Hasan Salaam: Music is my Weapon (Video Update)

Erin July 10, 2012 0
Hasan Salaam: Music is my Weapon (Video Update)

With the project Music is my Weapon, Hasan Salaam is raising money to build a school, a running well and a medical facility for a community in Guinea-Bissau. (Read more on here, where we spoke about it originally.) Jeremiah over at KevinNottingham.com chopped it up with Hasan a few months ago about the projects and the various other ways Hasan has been giving back to both local and international communities. Not only has he run a montly food and clothing drive in Jersey City, he also does lectures called “From the Spirituals to Hip-Hop” about the history of black music and its importance to struggle movements, and finally, he is involved with a youth-based creative writing program called Flow. Oh, and he makes amazingly inspiring music.

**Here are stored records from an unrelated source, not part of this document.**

$ cat src/rtl/alu_pkg.sv
// Shared opcode encoding, FSM state encoding and default datapath width
// for the multi-cycle ALU.
package alu_pkg;

   localparam int ALU_WIDTH_DEFAULT = 8;

   typedef enum logic [3:0] {
      OP_ADD = 4'd0,
      OP_SUB = 4'd1,
      OP_AND = 4'd2,
      OP_OR  = 4'd3,
      OP_XOR = 4'd4,
      OP_NOT = 4'd5,
      OP_SHL = 4'd6,
      OP_SAR = 4'd7,
      OP_ADC = 4'd8,
      OP_SBB = 4'd9,
      OP_MUL = 4'd10,
      OP_ROL = 4'd11,
      OP_ROR = 4'd12,
      OP_SHR = 4'd13
   } opcode_e;

   typedef enum logic {
      ST_IDLE = 1'b0,
      ST_MUL  = 1'b1
   } state_e;

endpackage

$ cat src/rtl/alu_mc_if.sv
// Request/result bundle of the ALU: master drives operations, slave (the ALU)
// returns results and flags.
interface alu_mc_if
   import alu_pkg::*;
#(
   parameter int WIDTH = ALU_WIDTH_DEFAULT
) ();

   logic             in_valid;
   logic             in_ready;
   logic [WIDTH-1:0] a;
   logic [WIDTH-1:0] b;
   logic [3:0]       opcode;
   logic             out_valid;
   logic [WIDTH-1:0] result;
   logic [WIDTH-1:0] result_hi;
   logic             carry;
   logic             zero;
   logic             negative;
   logic             overflow;

   modport master (
      output in_valid, a, b, opcode,
      input  in_ready, out_valid, result, result_hi, carry, zero, negative, overflow
   );

   modport slave (
      input  in_valid, a, b, opcode,
      output in_ready, out_valid, result, result_hi, carry, zero, negative, overflow
   );

endinterface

Hasan released a video updating everybody about the project and the success he’s having, so peep the video below, as well as an excerpt about this journey courtesy of KN.com. (Full interview here)

Jeremiah: I feel ya, which brings up the title Music Is My Weapon. I listened to the project a few times and it’s incredible by the way, but I read that your inspiration for the project was a trip to West Africa in 2010. Can you expand on that experience a little for us?

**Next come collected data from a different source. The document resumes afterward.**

### src/rtl/hi_ssp_rx_deframer.sv
// hi_ssp_rx_deframer: recovers 16-bit I/Q reports from the correlator SSP stream into a 2-entry valid/ready FIFO.
// Optional out_amp estimator enabled by HI_SSP_RX_AMPLITUDE_EN.
module hi_ssp_rx_deframer #(
    parameter int TIMEOUT_CYCLES = 16
) (
    input  logic       ck_1356meg,
    input  logic       reset,
    input  logic       ssp_clk,
    input  logic       ssp_frame,
    input  logic       ssp_din,
    output logic       out_valid,
    input  logic       out_ready,
    output logic [7:0] out_i,
    output logic [7:0] out_q,
    output logic [8:0] out_amp,
    output logic       overflow,
    input  logic       clr_overflow,
    output logic [7:0] sync_err_cnt
);
    localparam int TW = $clog2(TIMEOUT_CYCLES + 1);
    typedef enum logic {IDLE, SHIFT} state_t;
    state_t        state_q;
    logic          s1_clk_q, s1_frame_q, s1_din_q, s2_clk_q;
    logic [4:0]    cnt_q;
    logic [15:0]   sr_q;
    logic [TW-1:0] tmo_q;
    logic          push_q;
    logic [7:0]    err_q;
    logic [15:0]   e0_q, e1_q, e0_d, e1_d;
    logic [1:0]    fcnt_q, fcnt_d, cnt_pop;
    logic          ovf_q;
    logic          strobe, pop, acc, drop;
    logic [7:0]    err_inc;
    assign strobe  = s2_clk_q & ~s1_clk_q;
    assign err_inc = err_q + {7'd0, err_q != 8'hFF};
    // push_q is a registered FSM output; sr_q holds the finished word while it is pushed
    always_ff @(posedge ck_1356meg) begin
        if (reset) begin
            {s1_clk_q, s1_frame_q, s1_din_q, s2_clk_q} <= '0;
            state_q <= IDLE;
            cnt_q   <= '0;
            sr_q    <= '0;
            tmo_q   <= '0;
            push_q  <= 1'b0;
            err_q   <= '0;
        end else begin
            s1_clk_q   <= ssp_clk;
            s1_frame_q <= ssp_frame;
            s1_din_q   <= ssp_din;
            s2_clk_q   <= s1_clk_q;
            push_q     <= 1'b0;
            if (state_q == IDLE) begin
                tmo_q <= '0;
                if (strobe && s1_frame_q) begin
                    sr_q    <= {15'd0, s1_din_q};
                    cnt_q   <= 5'd1;
                    state_q <= SHIFT;
                end
            end else if (strobe && s1_frame_q) begin
                sr_q  <= {15'd0, s1_din_q};
                cnt_q <= 5'd1;
                tmo_q <= '0;
                err_q <= err_inc;
            end else if (strobe) begin
                sr_q  <= {sr_q[14:0], s1_din_q};
                cnt_q <= cnt_q + 5'd1;
                tmo_q <= '0;
                if (cnt_q == 5'd15) begin
                    push_q  <= 1'b1;
                    state_q <= IDLE;
                end
            end else if (tmo_q == TW'(TIMEOUT_CYCLES - 1)) begin
                state_q <= IDLE;
                err_q   <= err_inc;
            end else begin
                tmo_q <= tmo_q + 1'b1;
            end
        end
    end
    // Head always sits in e0; an emptying pop leaves e0 untouched so outputs hold the last report
    assign out_valid = fcnt_q != 2'd0;
    assign pop       = out_valid & out_ready;
    assign acc       = push_q & (fcnt_q != 2'd2 | pop);
    assign drop      = push_q & ~acc;
    assign cnt_pop   = fcnt_q - {1'b0, pop};
    assign fcnt_d    = cnt_pop + {1'b0, acc};
    assign e0_d      = (acc && cnt_pop == 2'd0) ? sr_q : (pop && fcnt_q == 2'd2) ? e1_q : e0_q;
    assign e1_d      = (acc && cnt_pop == 2'd1) ? sr_q : e1_q;
    always_ff @(posedge ck_1356meg) begin
        if (reset) begin
            e0_q   <= '0;
            e1_q   <= '0;
            fcnt_q <= '0;
            ovf_q  <= 1'b0;
        end else begin
            e0_q   <= e0_d;
            e1_q   <= e1_d;
            fcnt_q <= fcnt_d;
            ovf_q  <= drop | (ovf_q & ~clr_overflow);
        end
    end
    assign out_i        = e0_q[15:8];
    assign out_q        = e0_q[7:0];
    assign overflow     = ovf_q;
    assign sync_err_cnt = err_q;
`ifdef HI_SSP_RX_AMPLITUDE_EN
    logic signed [8:0] si, sq;
    logic [8:0]        ai, aq, mx, mn;
    always_comb begin
        si = {e0_q[15], e0_q[15:8]};
        sq = {e0_q[7], e0_q[7:0]};
        ai = si[8] ? 9'(-si) : 9'(si);
        aq = sq[8] ? 9'(-sq) : 9'(sq);
        mx = (ai > aq) ? ai : aq;
        mn = (ai > aq) ? aq : ai;
    end
    assign out_amp = mx + (mn >> 1);
`else
    assign out_amp = '0;
`endif
endmodule

### config.mk
export PLATFORM = sky130hd
export DESIGN_NAME = hi_ssp_rx_deframer
export DESIGN_NICKNAME = d
export VERILOG_FILES = /design/src/rtl/hi_ssp_rx_deframer.sv
export SDC_FILE = /design/constraint.sdc
export NUM_CORES = 1
export LEC_CHECK = 0
export BUFFER_PORTS_ARGS = -buffer_cell sky130_fd_sc_hd__buf_2
export CAP_MARGIN = 20
export CORE_ASPECT_RATIO = 1.4
export CORE_MARGIN = 1.5
export CORE_UTILIZATION = 55
export DETAILED_ROUTE_END_ITERATION = 6
export GPL_TIMING_DRIVEN = 0
export PLACE_DENSITY = 0.76
export SLEW_MARGIN = 25
export SYNTH_ARGS = -nofsm -noshare
export SYNTH_HDL_FRONTEND = slang
export SYNTH_SLANG_ARGS = --single-unit
export TNS_END_PERCENT = 50
### constraint.sdc
create_clock -name ck_1356meg -period 2.73 [get_ports ck_1356meg]
set_input_delay 0.546 -clock ck_1356meg [delete_from_list [all_inputs] [get_ports ck_1356meg]]
set_output_delay 0.546 -clock ck_1356meg [all_outputs]
set_load 0.02 [all_outputs]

Hasan Salaam: Yeah, no doubt. Actually, it started because I was part of a project called The Impossible Music Sessions here in the states where they link up an artist of a particular genre with an artist of the same genre from another part of the world where they don’t have as much freedom of expression as we do. This was the second one they did.

The first one, just to give you a brief history, the first one was ill. There was a rock band from the states working with a rock band from Iran whose lead singer was a woman. That shit is crazy man. The second he did was Hip Hop and in Guinea-Bissau. Guinea-Bissau is a narco state, it’s very oppressive – there’s a group there called the Baloberos Crew that put out a song called “Seven Minutes Of Truth,” which talked a lot about the political assassinations that have taken place there over the past couple of years and the military police smashed them up, basically fucked them up and was like, yo’ stop making music. So I got connected with them by basically, their music was translated and I put their music into English and made it rhyme telling their story. It went so very well that a group over there called Hip Hop Harmony worked with the US Embassy to get funds to bring us over there to do work with them.

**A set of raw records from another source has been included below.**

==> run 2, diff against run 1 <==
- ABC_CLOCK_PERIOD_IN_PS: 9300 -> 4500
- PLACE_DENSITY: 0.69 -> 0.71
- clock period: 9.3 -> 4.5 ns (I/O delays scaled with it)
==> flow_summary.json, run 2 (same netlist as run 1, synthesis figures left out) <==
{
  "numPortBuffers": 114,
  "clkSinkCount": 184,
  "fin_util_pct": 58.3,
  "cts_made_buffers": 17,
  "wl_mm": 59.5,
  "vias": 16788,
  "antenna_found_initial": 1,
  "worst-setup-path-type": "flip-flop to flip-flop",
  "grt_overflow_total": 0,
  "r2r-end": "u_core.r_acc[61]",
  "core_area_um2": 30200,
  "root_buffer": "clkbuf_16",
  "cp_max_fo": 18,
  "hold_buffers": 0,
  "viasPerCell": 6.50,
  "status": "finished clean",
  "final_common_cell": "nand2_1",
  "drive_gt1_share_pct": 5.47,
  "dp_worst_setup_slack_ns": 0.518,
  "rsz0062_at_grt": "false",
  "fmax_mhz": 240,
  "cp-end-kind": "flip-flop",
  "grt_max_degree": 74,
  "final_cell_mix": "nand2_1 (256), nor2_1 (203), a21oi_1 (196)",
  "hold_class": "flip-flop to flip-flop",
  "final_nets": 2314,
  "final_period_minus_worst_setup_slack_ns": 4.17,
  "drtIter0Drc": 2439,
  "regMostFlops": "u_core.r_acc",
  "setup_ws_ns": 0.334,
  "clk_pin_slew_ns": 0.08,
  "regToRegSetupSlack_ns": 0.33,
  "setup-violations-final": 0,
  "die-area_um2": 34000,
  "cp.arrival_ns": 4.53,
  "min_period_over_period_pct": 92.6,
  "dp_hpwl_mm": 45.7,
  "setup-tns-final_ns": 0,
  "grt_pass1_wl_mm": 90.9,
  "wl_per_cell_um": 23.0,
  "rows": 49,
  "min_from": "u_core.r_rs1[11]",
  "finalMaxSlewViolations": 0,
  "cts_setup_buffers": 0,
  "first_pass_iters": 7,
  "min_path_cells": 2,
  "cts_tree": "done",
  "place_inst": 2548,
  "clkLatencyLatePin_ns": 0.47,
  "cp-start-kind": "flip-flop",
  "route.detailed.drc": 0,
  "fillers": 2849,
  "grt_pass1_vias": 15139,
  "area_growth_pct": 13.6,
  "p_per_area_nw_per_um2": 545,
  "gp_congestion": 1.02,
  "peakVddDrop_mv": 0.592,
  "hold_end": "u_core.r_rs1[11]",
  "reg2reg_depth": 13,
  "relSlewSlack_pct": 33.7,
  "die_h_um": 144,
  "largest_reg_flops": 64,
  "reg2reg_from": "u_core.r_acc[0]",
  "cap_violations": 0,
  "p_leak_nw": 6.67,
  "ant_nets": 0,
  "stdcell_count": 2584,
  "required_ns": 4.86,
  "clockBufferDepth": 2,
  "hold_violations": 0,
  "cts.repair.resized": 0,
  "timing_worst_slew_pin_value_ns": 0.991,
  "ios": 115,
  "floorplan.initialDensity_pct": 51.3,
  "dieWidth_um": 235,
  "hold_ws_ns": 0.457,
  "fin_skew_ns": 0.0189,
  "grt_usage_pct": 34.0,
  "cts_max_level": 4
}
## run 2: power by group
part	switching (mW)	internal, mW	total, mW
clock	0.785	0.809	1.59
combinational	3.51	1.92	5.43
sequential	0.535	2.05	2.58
$ cat src/rtl/gfx_clip_receiver.sv
// Rasterizer pixel receiver: clips against clip rect/target bounds, queues survivors in a FIFO; GFX_CLIP_STATS_EN adds counters.
// Latency: ack_o one cycle after the accept edge; pixel_write_o one cycle after a push into an empty FIFO.
// Backpressure: an in-bounds pixel stalls (no ack) while the FIFO is full and not popped that cycle.
module gfx_clip_receiver #(
    parameter int point_width     = 16,
    parameter int fifo_depth_log2 = 2
) (
    input  logic                   clk_i,
    input  logic                   rst_i,
    input  logic                   clipping_enable_i,
    input  logic [point_width-1:0] clip_pixel0_x_i,
    input  logic [point_width-1:0] clip_pixel0_y_i,
    input  logic [point_width-1:0] clip_pixel1_x_i,
    input  logic [point_width-1:0] clip_pixel1_y_i,
    input  logic [point_width-1:0] target_size_x_i,
    input  logic [point_width-1:0] target_size_y_i,
    input  logic                   write_i,
    input  logic [point_width-1:0] x_counter_i,
    input  logic [point_width-1:0] y_counter_i,
    input  logic [point_width-1:0] u_i,
    input  logic [point_width-1:0] v_i,
    output logic                   ack_o,
    output logic                   pixel_write_o,
    output logic [point_width-1:0] x_o,
    output logic [point_width-1:0] y_o,
    output logic [point_width-1:0] u_o,
    output logic [point_width-1:0] v_o,
    input  logic                   pixel_ack_i,
    output logic                   busy_o
`ifdef GFX_CLIP_STATS_EN
    ,
    output logic [31:0]            accepted_count_o,
    output logic [31:0]            discarded_count_o
`endif
);

    localparam int depth = 1 << fifo_depth_log2;
    localparam logic [fifo_depth_log2:0] depth_cnt = {1'b1, {fifo_depth_log2{1'b0}}};

    typedef struct packed {
        logic [point_width-1:0] x;
        logic [point_width-1:0] y;
        logic [point_width-1:0] u;
        logic [point_width-1:0] v;
    } pix_t;

    typedef enum logic {
        S_IDLE,
        S_ACK
    } state_t;

    state_t                       state_q, state_d;
    pix_t                         mem_q [depth];
    pix_t                         mem_d [depth];
    logic [fifo_depth_log2-1:0]   wr_ptr_q, wr_ptr_d;
    logic [fifo_depth_log2-1:0]   rd_ptr_q, rd_ptr_d;
    logic [fifo_depth_log2:0]     count_q, count_d;

    logic fifo_empty;
    logic fifo_full;
    logic space_avail;
    logic target_ok;
    logic clip_ok;
    logic in_bounds;
    logic push;
    logic pop;
    pix_t head;

    assign fifo_empty  = (count_q == '0);
    assign fifo_full   = (count_q == depth_cnt);
    assign pop         = pixel_ack_i && !fifo_empty;
    // A full FIFO still has room when the head leaves on the same edge.
    assign space_avail = !fifo_full || pixel_ack_i;

    assign target_ok = (x_counter_i < target_size_x_i) && (y_counter_i < target_size_y_i);
    assign clip_ok   = (x_counter_i >= clip_pixel0_x_i) && (x_counter_i < clip_pixel1_x_i) &&
                       (y_counter_i >= clip_pixel0_y_i) && (y_counter_i < clip_pixel1_y_i);
    assign in_bounds = target_ok && (!clipping_enable_i || clip_ok);

    always_comb begin
        state_d = state_q;
        push    = 1'b0;
        case (state_q)
            S_IDLE: begin
                if (write_i) begin
                    if (!in_bounds) begin
                        state_d = S_ACK;
                    end else if (space_avail) begin
                        push    = 1'b1;
                        state_d = S_ACK;
                    end
                end
            end
            // write_i still holds the pixel just consumed, so it is ignored here.
            S_ACK:   state_d = S_IDLE;
            default: state_d = S_IDLE;
        endcase
    end

    always_comb begin
        mem_d    = mem_q;
        wr_ptr_d = wr_ptr_q;
        rd_ptr_d = rd_ptr_q;
        count_d  = count_q;
        if (push) begin
            mem_d[wr_ptr_q] = '{x: x_counter_i, y: y_counter_i, u: u_i, v: v_i};
            wr_ptr_d        = wr_ptr_q + 1'b1;
        end
        if (pop) begin
            rd_ptr_d = rd_ptr_q + 1'b1;
        end
        case ({push, pop})
            2'b10:   count_d = count_q + 1'b1;
            2'b01:   count_d = count_q - 1'b1;
            default: count_d = count_q;
        endcase
    end

    always_ff @(posedge clk_i or posedge rst_i) begin
        if (rst_i) begin
            state_q  <= S_IDLE;
            wr_ptr_q <= '0;
            rd_ptr_q <= '0;
            count_q  <= '0;
            for (int i = 0; i < depth; i++) begin
                mem_q[i] <= '0;
            end
        end else begin
            state_q  <= state_d;
            wr_ptr_q <= wr_ptr_d;
            rd_ptr_q <= rd_ptr_d;
            count_q  <= count_d;
            mem_q    <= mem_d;
        end
    end

    // Head is masked when empty so stale entries never leak onto the outputs.
    assign head          = fifo_empty ? '0 : mem_q[rd_ptr_q];
    assign x_o           = head.x;
    assign y_o           = head.y;
    assign u_o           = head.u;
    assign v_o           = head.v;
    assign ack_o         = (state_q == S_ACK);
    assign pixel_write_o = !fifo_empty;
    assign busy_o        = !fifo_empty || ack_o;

`ifdef GFX_CLIP_STATS_EN
    logic [31:0] accepted_count_q, accepted_count_d;
    logic [31:0] discarded_count_q, discarded_count_d;
    logic        discard;

    assign discard = (state_q == S_IDLE) && write_i && !in_bounds;

    always_comb begin
        accepted_count_d  = accepted_count_q;
        discarded_count_d = discarded_count_q;
        if (push && (accepted_count_q != 32'hFFFF_FFFF)) begin
            accepted_count_d = accepted_count_q + 32'd1;
        end
        if (discard && (discarded_count_q != 32'hFFFF_FFFF)) begin
            discarded_count_d = discarded_count_q + 32'd1;
        end
    end

    always_ff @(posedge clk_i or posedge rst_i) begin
        if (rst_i) begin
            accepted_count_q  <= '0;
            discarded_count_q <= '0;
        end else begin
            accepted_count_q  <= accepted_count_d;
            discarded_count_q <= discarded_count_d;
        end
    end

    assign accepted_count_o  = accepted_count_q;
    assign discarded_count_o = discarded_count_q;
`endif

endmodule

While we were there, I got to work with kids in the S.O.S. village for a creative writing project. I just felt like I wanted to do more and it presented itself from a sister named Devon from Cali who traced her lineage back to Guinea Bissau who wanted to do some more things over there. I guess she just looked us up and was like, “Oh shit, you were the first American artists to rock there, how can we make something happen?” My manager suggested that we donate the whole album to building the well, the school, and the medical facility. Since then, it’s just been a constant grind to make it happen, ya’ know.

Jeremiah: Nice, that’s incredible. Were the cats like Steele and everybody cool with that from the jump?

Hasan Salaam: Originally, it was going to be a free project, like before we had even met sister Devon, it was going to be a free project so everyone was down. So when we decided that this is what we wanted to do, I hit everybody up like, “Yo, are you cool with it?” because they donated the time anyway. “I’m not keeping any money, it’s not about money it’s about building something” and everybody was like, “Hell yeah!” Nobody that was involved with this project took more than a nano-second to reply, “Hell yeah, let’s do it!” Most people were like, “What else can I do, what more can I do?” It was kinda like, you know how people say match made in heaven type of situation because everybody that was involved in the project already had that kind of mentality already, like let’s make this world a better place.